Prompt —
Transcribe the records from the line containing "assign bus_running = bus_i.running;" onward, up to and including the final line, exactly and without anything else.

Stored data —
===== src/flat_wrapper.sv =====
// flat-port wrapper written by rule: the top's interface ports become plain ports
module fetch_stage_flat 
#(
    parameter int                ADDR_W   = 8,
    parameter int                DATA_W   = 32,
    parameter logic [ADDR_W-1:0] RESET_PC = '0
)
  (clk, rst_n, bus_start, bus_halt, bus_stall, bus_branch_taken, bus_branch_offset, bus_jump, bus_jump_target, bus_instr_rd, bus_pc, bus_if_id_instr, bus_if_id_pc_plus1, bus_if_id_valid, bus_running, bus_fetch_count);
  fetch_if #(.ADDR_W(ADDR_W), .DATA_W(DATA_W)) bus_i ();
  input  logic clk;
  input  logic rst_n;
  input wire logic [$bits(bus_i.start)-1:0] bus_start;
  input wire logic [$bits(bus_i.halt)-1:0] bus_halt;
  input wire logic [$bits(bus_i.stall)-1:0] bus_stall;
  input wire logic [$bits(bus_i.branch_taken)-1:0] bus_branch_taken;
  input wire logic [$bits(bus_i.branch_offset)-1:0] bus_branch_offset;
  input wire logic [$bits(bus_i.jump)-1:0] bus_jump;
  input wire logic [$bits(bus_i.jump_target)-1:0] bus_jump_target;
  input wire logic [$bits(bus_i.instr_rd)-1:0] bus_instr_rd;
  output wire logic [$bits(bus_i.pc)-1:0] bus_pc;
  output wire logic [$bits(bus_i.if_id_instr)-1:0] bus_if_id_instr;
  output wire logic [$bits(bus_i.if_id_pc_plus1)-1:0] bus_if_id_pc_plus1;
  output wire logic [$bits(bus_i.if_id_valid)-1:0] bus_if_id_valid;
  output wire logic [$bits(bus_i.running)-1:0] bus_running;
  output wire logic [$bits(bus_i.fetch_count)-1:0] bus_fetch_count;
  assign bus_i.start = bus_start;
  assign bus_i.halt = bus_halt;
  assign bus_i.stall = bus_stall;
  assign bus_i.branch_taken = bus_branch_taken;
  assign bus_i.branch_offset = bus_branch_offset;
  assign bus_i.jump = bus_jump;
  assign bus_i.jump_target = bus_jump_target;
  assign bus_i.instr_rd = bus_instr_rd;
  assign bus_pc = bus_i.pc;
  assign bus_if_id_instr = bus_i.if_id_instr;
  assign bus_if_id_pc_plus1 = bus_i.if_id_pc_plus1;
  assign bus_if_id_valid = bus_i.if_id_valid;
  assign bus_running = bus_i.running;
  assign bus_fetch_count = bus_i.fetch_count;
  fetch_stage #(.ADDR_W(ADDR_W), .DATA_W(DATA_W), .RESET_PC(RESET_PC)) u_core (.clk(clk), .rst_n(rst_n), .bus(bus_i));
endmodule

Task solution —
  assign bus_running = bus_i.running;
  assign bus_fetch_count = bus_i.fetch_count;
  fetch_stage #(.ADDR_W(ADDR_W), .DATA_W(DATA_W), .RESET_PC(RESET_PC)) u_core (.clk(clk), .rst_n(rst_n), .bus(bus_i));
endmodule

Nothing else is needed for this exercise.